Mieszkając na wsi, często doświadczyć można wielu niesamowitych zjawisk, których nie spotkamy w mieście - a odgłosy zwierząt, w tym także pianie kogutów, są nieodłącznym ich elementem. Jak się jednak okazuje, nie każdy jest w stanie się do tego przyzwyczaić. W niektórych przypadkach spory kończą się w sądzie.
Więcej podobnych artykułów znajdziesz na stronie głównej Gazeta.pl
W małej wiosce w Nigerii doszło do starcia sąsiadów. Kogut, który głośno piał, powodował mocną irytację u jednego z nich. Zwierze hałasowało nawet w nocy, powodując u pobliskich mieszkańców problemy ze snem.
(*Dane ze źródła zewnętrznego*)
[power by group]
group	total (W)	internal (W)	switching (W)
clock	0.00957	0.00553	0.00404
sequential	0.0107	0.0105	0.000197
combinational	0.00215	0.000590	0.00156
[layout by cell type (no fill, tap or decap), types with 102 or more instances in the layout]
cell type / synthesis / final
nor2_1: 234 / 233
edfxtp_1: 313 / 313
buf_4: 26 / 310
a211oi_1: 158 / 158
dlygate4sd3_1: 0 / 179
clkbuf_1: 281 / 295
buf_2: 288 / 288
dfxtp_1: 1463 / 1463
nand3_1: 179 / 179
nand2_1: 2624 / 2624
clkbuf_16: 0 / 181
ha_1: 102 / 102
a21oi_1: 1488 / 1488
`config.mk`:
```
export PLATFORM = sky130hd
export DESIGN_NAME = itf_datapath
export DESIGN_NICKNAME = d
export VERILOG_FILES = /design/src/sv/itf_pkg.sv /design/src/sv/itf_datapath.sv
export SDC_FILE = /design/constraint.sdc
export NUM_CORES = 1
export LEC_CHECK = 0
export ABC_AREA = 1
export ABC_CLOCK_PERIOD_IN_PS = 24400
export BUFFER_PORTS_ARGS = -buffer_cell sky130_fd_sc_hd__clkbuf_2
export CORE_MARGIN = 1
export CORE_UTILIZATION = 32
export CTS_BUF_LIST = sky130_fd_sc_hd__clkbuf_8
export DETAILED_ROUTE_END_ITERATION = 7
export HOLD_SLACK_MARGIN = 0.02
export PLACE_DENSITY_LB_ADDON = 0.05
export SLEW_MARGIN = 20
export SYNTH_ARGS = -nofsm -noshare
export SYNTH_HDL_FRONTEND = slang
export SYNTH_SLANG_ARGS = --single-unit
export TNS_END_PERCENT = 10
```
`constraint.sdc`:
```
create_clock -name clk -period 24.4 [get_ports clk]
set_clock_uncertainty 0.05 [all_clocks]
set_input_delay 4.88 -clock clk [delete_from_list [all_inputs] [get_ports clk]]
set_output_delay 4.88 -clock clk [all_outputs]
set_load 0.02 [all_outputs]
```
`src/sv/itf_pkg.sv`:
```
package itf_pkg;

	localparam int VALUE_W  = 32;
	localparam int RADIX_W  = 6;
	localparam int FWIDTH_W = 7;
	localparam int MDIG_W   = 6;
	localparam int FLAGS_W  = 7;
	localparam int CHAR_W   = 8;

	// format flag bit positions
	localparam int FL_ZERO  = 0;
	localparam int FL_SIGN  = 1;
	localparam int FL_PLUS  = 2;
	localparam int FL_SPACE = 3;
	localparam int FL_LEFT  = 4;
	localparam int FL_PREF  = 5;
	localparam int FL_LOWER = 6;

	localparam logic [RADIX_W-1:0] MIN_RADIX = 6'd2;
	localparam logic [RADIX_W-1:0] MAX_RADIX = 6'd36;
	localparam logic [RADIX_W-1:0] RADIX_OCT = 6'd8;
	localparam logic [RADIX_W-1:0] RADIX_HEX = 6'd16;
	// digit code whose glyph is the hex prefix letter
	localparam logic [RADIX_W-1:0] HEX_MARK  = 6'd33;

	// divider: quotient bits retired per cycle
	localparam int BITS_PER_STEP = 8;
	localparam int DIV_STEPS     = VALUE_W / BITS_PER_STEP;
	localparam int STEP_W        = $clog2(DIV_STEPS);

	localparam logic [CHAR_W-1:0] CH_NUL   = 8'h00;
	localparam logic [CHAR_W-1:0] CH_SPACE = 8'h20;
	localparam logic [CHAR_W-1:0] CH_PLUS  = 8'h2B;
	localparam logic [CHAR_W-1:0] CH_MINUS = 8'h2D;
	localparam logic [CHAR_W-1:0] CH_ZERO  = 8'h30;
	localparam logic [CHAR_W-1:0] CH_UC_A  = 8'h41;
	localparam logic [CHAR_W-1:0] CH_LC_A  = 8'h61;

	// text segments in output order
	typedef enum logic [2:0] {
		PH_LEAD,
		PH_SIGN,
		PH_PRE0,
		PH_PREX,
		PH_ZPAD,
		PH_PZERO,
		PH_DIGIT,
		PH_TRAIL
	} phase_t;

	localparam int NUM_PHASES = 8;

	typedef enum logic [2:0] {
		ST_IDLE,
		ST_CONV,
		ST_SIZE,
		ST_PICK,
		ST_EMIT,
		ST_ERR
	} state_t;

	typedef struct packed {
		logic   load;
		logic   div_step;
		logic   size;
		logic   emit;
		logic   err;
		logic   last;
		phase_t phase;
	} itf_cmd_t;

	typedef struct packed {
		logic                  bad;
		logic                  div_last;
		logic                  quo_zero;
		logic                  out_free;
		logic [NUM_PHASES-1:0] en;
		logic                  pad_one;
		logic                  zcnt_one;
		logic                  depth_one;
	} itf_stat_t;

	function automatic logic [CHAR_W-1:0] digit_char(logic [RADIX_W-1:0] d, logic lower);
		logic [CHAR_W-1:0] c;
		if (d < 6'd10) begin
			c = CH_ZERO + {2'b00, d};
		end else if (lower) begin
			c = CH_LC_A + {2'b00, d} - 8'd10;
		end else begin
			c = CH_UC_A + {2'b00, d} - 8'd10;
		end
		return c;
	endfunction

endpackage

```
`src/sv/itf_datapath.sv`:
```
module itf_datapath import itf_pkg::*; #(
	parameter int MAX_OUT     = 64,
	parameter int DIGIT_SLOTS = 32
) (
	input  logic                clk,
	input  logic                arst_n,
	input  logic [VALUE_W-1:0]  value,
	input  logic [RADIX_W-1:0]  radix,
	input  logic [FWIDTH_W-1:0] min_width,
	input  logic [MDIG_W-1:0]   min_digits,
	input  logic [FLAGS_W-1:0]  format_flags,
	input  itf_cmd_t            cmd,
	output itf_stat_t           stat,
	input  logic                out_ready,
	output logic                out_valid,
	output logic [CHAR_W-1:0]   text_char,
	output logic                last_char,
	output logic                bad_radix
);

	localparam int DEPTH_W = $clog2(DIGIT_SLOTS + 1);
	localparam logic [FWIDTH_W-1:0] WIDTH_CAP = FWIDTH_W'(MAX_OUT);
	localparam logic [MDIG_W-1:0]   PREC_CAP  = MDIG_W'(MAX_OUT - 3);
	localparam logic [DEPTH_W-1:0]  DEPTH_ONE = DEPTH_W'(1);
	localparam logic [STEP_W-1:0]   STEP_LAST = STEP_W'(DIV_STEPS - 1);
	localparam logic [STEP_W-1:0]   STEP_ONE  = STEP_W'(1);

	// captured word
	logic [RADIX_W-1:0]  base_q;
	logic [FWIDTH_W-1:0] width_q;
	logic [MDIG_W-1:0]   prec_q;
	logic                zero_q, left_q, pref_q, lower_q, has_sign_q;
	logic [CHAR_W-1:0]   sign_char_q;
	logic                bad_q;

	// divider
	logic [VALUE_W-1:0]  div_q;
	logic [RADIX_W-1:0]  rem_q;
	logic [STEP_W-1:0]   step_q;
	logic [VALUE_W-1:0]  div_n;
	logic [RADIX_W-1:0]  rem_n;
	logic [RADIX_W:0]    trial;

	// digit stack, top at entry 0
	logic [RADIX_W-1:0]  stk_q [DIGIT_SLOTS];
	logic [DEPTH_W-1:0]  depth_q;

	// segment counters
	logic [FWIDTH_W-1:0]   pad_q;
	logic [MDIG_W-1:0]     zcnt_q;
	logic [NUM_PHASES-1:0] en_q;

	logic                out_valid_q;
	logic [CHAR_W-1:0]   char_q;
	logic                last_q, bad_out_q;

	// load-side logic
	logic                neg_in, left_in;
	logic [VALUE_W-1:0]  mag_in;
	logic [CHAR_W-1:0]   sign_in;
	logic                has_sign_in;

	// sizing logic
	logic [MDIG_W-1:0]     nd;
	logic [MDIG_W-1:0]     prec_eff, zc_n;
	logic [1:0]            pref_len;
	logic [FWIDTH_W-1:0]   content, pad_n;
	logic [NUM_PHASES-1:0] en_n;

	logic [CHAR_W-1:0]   char_n;
	logic                div_last;
	logic                push, pop;

	always_comb begin
		neg_in  = format_flags[FL_SIGN] & value[VALUE_W-1];
		mag_in  = neg_in ? (VALUE_W'(0) - value) : value;
		left_in = format_flags[FL_LEFT];
		has_sign_in = 1'b1;
		if (neg_in) begin
			sign_in = CH_MINUS;
		end else if (format_flags[FL_PLUS]) begin
			sign_in = CH_PLUS;
		end else if (format_flags[FL_SPACE]) begin
			sign_in = CH_SPACE;
		end else begin
			sign_in     = CH_NUL;
			has_sign_in = 1'b0;
		end
	end

	// restoring division, BITS_PER_STEP quotient bits per cycle
	always_comb begin
		rem_n = rem_q;
		div_n = div_q;
		trial = '0;
		for (int i = 0; i < BITS_PER_STEP; i++) begin
			trial = {rem_n, div_n[VALUE_W-1]};
			div_n = {div_n[VALUE_W-2:0], 1'b0};
			if (trial >= {1'b0, base_q}) begin
				rem_n    = RADIX_W'(trial - {1'b0, base_q});
				div_n[0] = 1'b1;
			end else begin
				rem_n = trial[RADIX_W-1:0];
			end
		end
	end

	assign div_last = (step_q == STEP_LAST);
	assign push     = cmd.div_step & div_last;
	assign pop      = cmd.emit & ~cmd.err & (cmd.phase == PH_DIGIT);

	always_comb begin
		nd       = MDIG_W'(depth_q);
		prec_eff = (prec_q > nd) ? prec_q : nd;
		zc_n     = (prec_q > nd) ? (prec_q - nd) : '0;
		if (pref_q && (base_q == RADIX_HEX)) begin
			pref_len = 2'd2;
		end else if (pref_q && (base_q == RADIX_OCT)) begin
			pref_len = 2'd1;
		end else begin
			pref_len = 2'd0;
		end
		content = FWIDTH_W'(has_sign_q) + FWIDTH_W'(pref_len) + FWIDTH_W'(prec_eff);
		pad_n   = (width_q > content) ? (width_q - content) : '0;
		en_n           = '0;
		en_n[PH_LEAD]  = ~zero_q & ~left_q & (pad_n != '0);
		en_n[PH_SIGN]  = has_sign_q;
		en_n[PH_PRE0]  = pref_len != 2'd0;
		en_n[PH_PREX]  = pref_len == 2'd2;
		en_n[PH_ZPAD]  = zero_q & (pad_n != '0);
		en_n[PH_PZERO] = zc_n != '0;
		en_n[PH_DIGIT] = 1'b1;
		en_n[PH_TRAIL] = left_q & (pad_n != '0);
	end

	always_comb begin
		case (cmd.phase)
			PH_LEAD:  char_n = CH_SPACE;
			PH_SIGN:  char_n = sign_char_q;
			PH_PRE0:  char_n = CH_ZERO;
			PH_PREX:  char_n = digit_char(HEX_MARK, lower_q);
			PH_ZPAD:  char_n = CH_ZERO;
			PH_PZERO: char_n = CH_ZERO;
			PH_DIGIT: char_n = digit_char(stk_q[0], lower_q);
			PH_TRAIL: char_n = CH_SPACE;
			default:  char_n = CH_SPACE;
		endcase
		if (cmd.err) begin
			char_n = CH_NUL;
		end
	end

	// captured word and divider payload
	always_ff @(posedge clk) begin
		if (cmd.load) begin
			base_q      <= radix;
			width_q     <= (min_width > WIDTH_CAP) ? WIDTH_CAP : min_width;
			prec_q      <= (min_digits > PREC_CAP) ? PREC_CAP : min_digits;
			left_q      <= left_in;
			zero_q      <= format_flags[FL_ZERO] & ~left_in;
			pref_q      <= format_flags[FL_PREF];
			lower_q     <= format_flags[FL_LOWER];
			has_sign_q  <= has_sign_in;
			sign_char_q <= sign_in;
			div_q       <= mag_in;
		end else if (cmd.div_step) begin
			div_q <= div_n;
		end
	end

	always_ff @(posedge clk) begin
		if (push) begin
			stk_q[0] <= rem_n;
			for (int i = 1; i < DIGIT_SLOTS; i++) begin
				stk_q[i] <= stk_q[i-1];
			end
		end else if (pop) begin
			for (int i = 0; i < DIGIT_SLOTS - 1; i++) begin
				stk_q[i] <= stk_q[i+1];
			end
		end
	end

	always_ff @(posedge clk or negedge arst_n) begin
		if (!arst_n) begin
			bad_q   <= 1'b0;
			rem_q   <= '0;
			step_q  <= '0;
			depth_q <= '0;
			pad_q   <= '0;
			zcnt_q  <= '0;
			en_q    <= '0;
		end else begin
			if (cmd.load) begin
				bad_q   <= (radix < MIN_RADIX) || (radix > MAX_RADIX);
				rem_q   <= '0;
				step_q  <= '0;
				depth_q <= '0;
			end else if (cmd.div_step) begin
				if (div_last) begin
					rem_q   <= '0;
					step_q  <= '0;
					depth_q <= depth_q + DEPTH_ONE;
				end else begin
					rem_q  <= rem_n;
					step_q <= step_q + STEP_ONE;
				end
			end else if (pop) begin
				depth_q <= depth_q - DEPTH_ONE;
			end

			if (cmd.size) begin
				pad_q  <= pad_n;
				zcnt_q <= zc_n;
				en_q   <= en_n;
			end else if (cmd.emit && !cmd.err) begin
				case (cmd.phase)
					PH_LEAD, PH_ZPAD, PH_TRAIL: pad_q  <= pad_q - FWIDTH_W'(1);
					PH_PZERO:                   zcnt_q <= zcnt_q - MDIG_W'(1);
					default:                    ;
				endcase
			end
		end
	end

	// output register
	always_ff @(posedge clk or negedge arst_n) begin
		if (!arst_n) begin
			out_valid_q <= 1'b0;
		end else if (cmd.emit) begin
			out_valid_q <= 1'b1;
		end else if (out_ready) begin
			out_valid_q <= 1'b0;
		end
	end

	always_ff @(posedge clk) begin
		if (cmd.emit) begin
			char_q    <= char_n;
			last_q    <= cmd.last;
			bad_out_q <= cmd.err;
		end
	end

	always_comb begin
		stat           = '0;
		stat.bad       = bad_q;
		stat.div_last  = div_last;
		stat.quo_zero  = (div_n == '0);
		stat.out_free  = ~out_valid_q | out_ready;
		stat.en        = en_q;
		stat.pad_one   = (pad_q == FWIDTH_W'(1));
		stat.zcnt_one  = (zcnt_q == MDIG_W'(1));
		stat.depth_one = (depth_q == DEPTH_ONE);
	end

	assign out_valid = out_valid_q;
	assign text_char = char_q;
	assign last_char = last_q;
	assign bad_radix = bad_out_q;

endmodule

```
# --- Word level (Yosys, flattened, before mapping) ---
# Memory sizes are Yosys's and may differ from the RTL's.
# Index checks and enable logic that the tools add are counted.
word_totals:
  ff_bits: 109
  ramBits: 192
  wordCells: 230
  input_bits: 70
  mem_bits_ro: 0
  n_memories: 1
  output_inout_bits: 26
  latchBits: 0
classes:
  bitwise_logic: 46
  n_reduce_logical: 23
  addsub: 23
  n_mux: 85
  n_mul: 0
  n_lt_le_gt_ge: 15
  div_mod_pow: 0
  n_eq_ne: 15
  shift: 0
memory_table:
  columns: ["name", "words", "word_bits", "read_ports", "rd_ports_with_merged_regs", "write_ports", "line_no", "text"]
  rows:
  - ["stk_q", 32, 6, 32, 0, 32, "itf_datapath.sv:45", "logic [RADIX_W-1:0] stk_q [DIGIT_SLOTS];"]
ops:
  columns: ["op", "n"]
  rows:
  - ["$mux 6", 53]
  - ["$mux 32", 3]
  - ["$ge 7x6->1", 8]
  - ["$sub 6x6->6", 9]
  - ["$pmux 8 s5", 1]
  - ["$logic_not 32->1", 1]
  - ["$or 1x1->1", 32]
  - ["$sub 1x32->32 const A", 1]
  - ["$mux 7", 4]
  - ["$mux 1", 17]
  - ["$add 7x6->8 const A", 2]
  - ["$mux 8", 2]
  - ["$sub 8x4->8 const B", 2]
  - ["$eq 3x3->1 const B", 4]
  - ["$eq 6x1->1 const B", 2]
  - ["$gt 6x6->1 const B", 2]
  - ["$reduce_bool 2->1", 6]
  - ["$sub 6x1->6 const B", 2]
  - ["$and 1x1->1", 9]
  - ["$mux 2", 4]
  - ["$add 3x6->7", 1]
  - ["$add 6x6->7 const A", 1]
  - ["$eq 7x1->1 const B", 1]
  - ["$gt 7x7->1", 1]
  - ["other kinds (27)", 39]

# --- Depth between registers and ports, before layout ---
logic_depth:
  word_depth: 19
  depth_mapped: 87

# --- Worst setup path before layout ---
# No wires, ideal clock.
synth_timing:
  path_type: "reg2out"
  from: "register base_q[1]"
  to: "output stat[12] (netlist bit)"
  path_stages_with_launch: 83
  arrival_ns: 12.788
  path_buffers: 3
  setup_slack_ns: 6.682
  path_cell_list: "edfxtp_1 > inv_1 > ha_1 > nand2_1 > inv_1 > nand2_1 > nand3_1 > nand2_2 > nand2_4 > o21ai_0 > ha_1 > nand3_1 > nand2_1 > nand2_1 > nand3_1 > nand2_1 > nand2_1 > nor2_2 > (+47 left out) > a21oi_1 > o21bai_1 > a221oi_1 > inv_1 > nor2_4 > nand3_1 > nand2_1 > inv_1 > ha_1 > a21oi_1 > o21ai_0 > a21oi_1 > nor2_1 > nor2_1 > nor2_1 > nor3_1 > nand3_4 > nor2_1"
synth_rtl:
  columns: ["item", "line_no", "text"]
  rows:
  - ["from (decl)", "itf_datapath.sv:29", "logic [RADIX_W-1:0] base_q;"]
  - ["from (signal assigned)", "itf_datapath.sv:156", "base_q <= radix;"]
  - ["to (decl)", "itf_datapath.sv:13", "output itf_stat_t stat,"]

==> impl_results.md <==
- Remaining DRCs: 0
- Total wire length: 41200 µm
- Number of DRC markers in iteration 0: 821
- Clock sink count: 298
- Core area: 52700 µm²
- Initial Util: 0.325
- Worst-Skew Late Latency: 0.65 ns
- Worst Max-Slew Pin Slew: 1.01 ns
- Vias per cell: 4.71
- Final-report hold violation count: 0
- Outcome: finished clean
- Async set-reset flop share out of synthesis: 0.124
- Multi-input gate area: 7280 µm²
- CTS clk-pin slew, worst paths: 0.07 ns
- GRT overflow: 0
- Pin count of the biggest net entering global routing: 101
- Bufs on Longest Clock Path: 3
- CTS buffer count: 56
- Die area: 54400 µm²
- Die X: 233 µm
- Most frequent cells in the layout: nand2_1, edfxtp_1, inv_1, o21ai_0, nor2_1
- Commonest non-fill, non-tap cell in the layout: nand2_1
- Number of global-route vias before repair: 12700
- Maximum Capacitance Violations: 0
- Total GRT Usage: 0.153
- Initial antenna violation count: 0
- Final Wtd Congestion: 0.838
- CTS Root Cell: clkbuf_8
- Post-CTS Setup Inserts: 0
- Ports: 96
- Pre-CTS WS: 4.58 ns
- Die Ht: 233 µm
- Worst hold-check path type: flip-flop to flip-flop
- Synth Warn #: 0
- Detailed Place HPWL: 28100 µm
- Hold Buf Count CTS: 0
- Reg2reg setup slack: 9.15 ns
- Via count: 13100
- # port buffers: 95
- Final period utilization: 0.842
- Rows: 84
- Crit path kind: flip-flop to output pin
- Critical Path Most Common Cell: nand2_1
- Average wire per standard cell: 14.8 µm
- Synth Flop Type: edfxtp_1
- Worst Path Required: 19.47 ns
- Unrepaired setup endpoints after global routing: false
- First-pass GRT wire length: 66600 µm
- Fraction of layout cells with a size suffix above 1: 0.109
- Relative slew slack: 0.317
- Storage element area: 8760 µm²
- Drt pass-1 iters: 5
- Setup_tns: 0 ns
- Worst-path cell with the longest stage delay: edfxtp_1
- Distinct cells, synth: 53
- Fmax: 48.7 MHz
- Antenna-violating nets left: 0
- Setup ws final: 3.85 ns
- Fillcell total: 5475
- Synthesized Nets: 2104
- Post_cts resized: 0
- Synthesized area per cell: 8.78 µm²
- Crit path time final: 20.55 ns
- Area of the mapped netlist: 17100 µm²
- Number of synthesized flops with an enable pin: 261
- Synthesis-to-finish area growth: 13.0%
- Sequential-to-total area share from yosys stat: 0.513
- Slew Limit Fails: 0
- Cells after Synth: 1947
- CTS tree: done
- Worst path max stage delay: 0.73 ns
- Startpoint types: flip-flop
- H-tree depth: 2
- Number of synthesized register bits: 298
- Arrival time at the worst endpoint: 15.62 ns
- CP Capture Type: output pin
- Setup violations, final: 0
- Worst Path Max Fanout: 11
- Layout Nets: 2203
-- synthesized netlist by cell type, types with 16 or more instances --
| library cell | instances | area [µm²] |
|---|---|---|
| ha_1 | 75 | 938 |
| nand4_1 | 16 | 100 |
| nor2_1 | 106 | 398 |
| nand2_1 | 663 | 2490 |
| nand3_1 | 72 | 360 |
| inv_1 | 205 | 769 |
| edfxtp_1 | 261 | 7840 |
| o21ai_0 | 158 | 791 |
| a21oi_1 | 56 | 280 |
| xnor2_1 | 30 | 263 |
| dfrtp_1 | 37 | 926 |
| nor3_1 | 29 | 145 |
| xor2_1 | 37 | 324 |
| clkbuf_1 | 56 | 210 |
-- per-stage QoR --
| stage | util | hold slack, ns | std cells | area, µm² |
|---|---|---|---|---|
| CTS | 0.367 | 0.402 | 2777 | 19300 |
| global placement | 0.347 | 0.383 | 2676 | 18300 |
| finish | 0.367 | 0.399 | 2778 | 19300 |
| detailed placement | 0.347 | 0.387 | 2676 | 18300 |
| global route | 0.367 | 0.415 | 2777 | 19300 |
| floorplan | - | 0.377 | 1947 | 17100 |
-- worst max-delay path: cells and delay by family, from the launching register on --
| kind | cells | cell delay, ns |
|---|---|---|
| AO/OA/AOI/OAI | 28 | 5.23 |
| AND/OR/NAND/NOR | 34 | 4.98 |
| adder cells (fa/ha/maj) | 8 | 2.70 |
| buffers and inverters | 11 | 1.26 |
| flip-flops | 1 | 0.73 |
-- final timing paths --
path                                        start                endpoint  cells past startpoint
max                           base_q[1]$_DFFE_PP_                stat[12]                     81
min                        stk_q[1][87]$_DFFE_PP_  stk_q[1][93]$_DFFE_PP_                      0
max reg2reg                   base_q[1]$_DFFE_PP_   stk_q[0][1]$_DFFE_PP_                     82
min reg2reg                stk_q[1][87]$_DFFE_PP_  stk_q[1][93]$_DFFE_PP_                      0
max in group asynchronous                  arst_n   zcnt_q[0]$_DFFE_PN0P_                      2
min in group asynchronous                  arst_n       bad_q$_DFFE_PN0P_                      2
-- cells by family (layout without fill, tap and decap cells) --
kind of cell,Yosys count,after routing,share of synthesized area
buffers and inverters,276,418,0.0626
adders and majority gates,87,87,0.0689
other,0,1,0
AOI/OAI and AO/OA,266,266,0.0852
xor gates and xnor gates,67,67,0.0343
and+or+nand+nor,953,953,0.236
DFF,298,298,0.513
-- area by class of cell --
type,count,area share
Sequential cell,298,0.454
Multi-Input combinational cell,1373,0.377
Tap cell,688,0.0446
Inverter,210,0.0409
Clock buffer,57,0.0406
Timing Repair Buffer,107,0.0293
Clock inverter,44,0.0141
Antenna cell,1,0.000130
-- flip-flops by register name, indices dropped and copies added (netlist names) --
register     flops
bad_q            1
bad_radix        1
base_q           6
depth_q          6
div_q           32
en_q             8
has_sign_q       1
last_char        1
left_q           1
lower_q          1
out_valid        1
pad_q            7
prec_q           6
pref_q           1
rem_q            6
sign_char_q      3
step_q           2
stk_q          192
text_char        8
width_q          7
zcnt_q           6
zero_q           1
-- routing by layer --
metal	global-route usage	share of wire	vias up
met4	0.0396	0.020	0
li1	-	-	6668
met1	0.220	0.51	6140
met3	0.0292	0.042	67
met5	0	0	-
met2	0.233	0.43	211
Power is not shown: default switching activity piles up to over one toggle a cycle in this logic, so the estimate is an artifact.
Niestety, w tym przypadku nie było mowy o dojściu do porozumienia, dlatego sprawa trafiła do sądu. Ku przerażeniu właścicieli, instancja nakazała uśmiercenie zwierzaka. Zdesperowani poprosili więc, by kogut mógł dożyć chociaż do Wielkiego Piątku, tłumacząc, że kupiono go specjalnie na tę okazję. Sąd zgodził się na tę propozycję pod warunkiem, że zwierze nie będzie hałasować. Według lokalnych mediów kogut został stracony w piątek nad ranem. Mężczyzna ponoć podzielił się nawet z innymi sąsiadami - oczywiście pominięto oskarżycieli.
Sprawa koguta z Nigerii, ku naszemu zaskoczeniu, wcale nie jest jedyną zakończoną na drodze sądowej. Jakiś czas temu media grzmiały o sąsiedzkim sporze, którego akcja potoczyła się w podobny sposób. Tym razem jednak dotyczyła pary przebywającej w swoim domku letniskowym na wyspie Oleron. Posiadłość znajdowała się nieopodal domu pana Maurycego, dumnego posiadacza dorodnego i bardzo głośnego koguta. Odgłosy zwierzęcia miały tak denerwować nowych lokatorów, że sprawą zajął się sąd. Nie wiadomo jednak, jak ostatecznie potoczyły się losy bogu ducha winnego ptaka.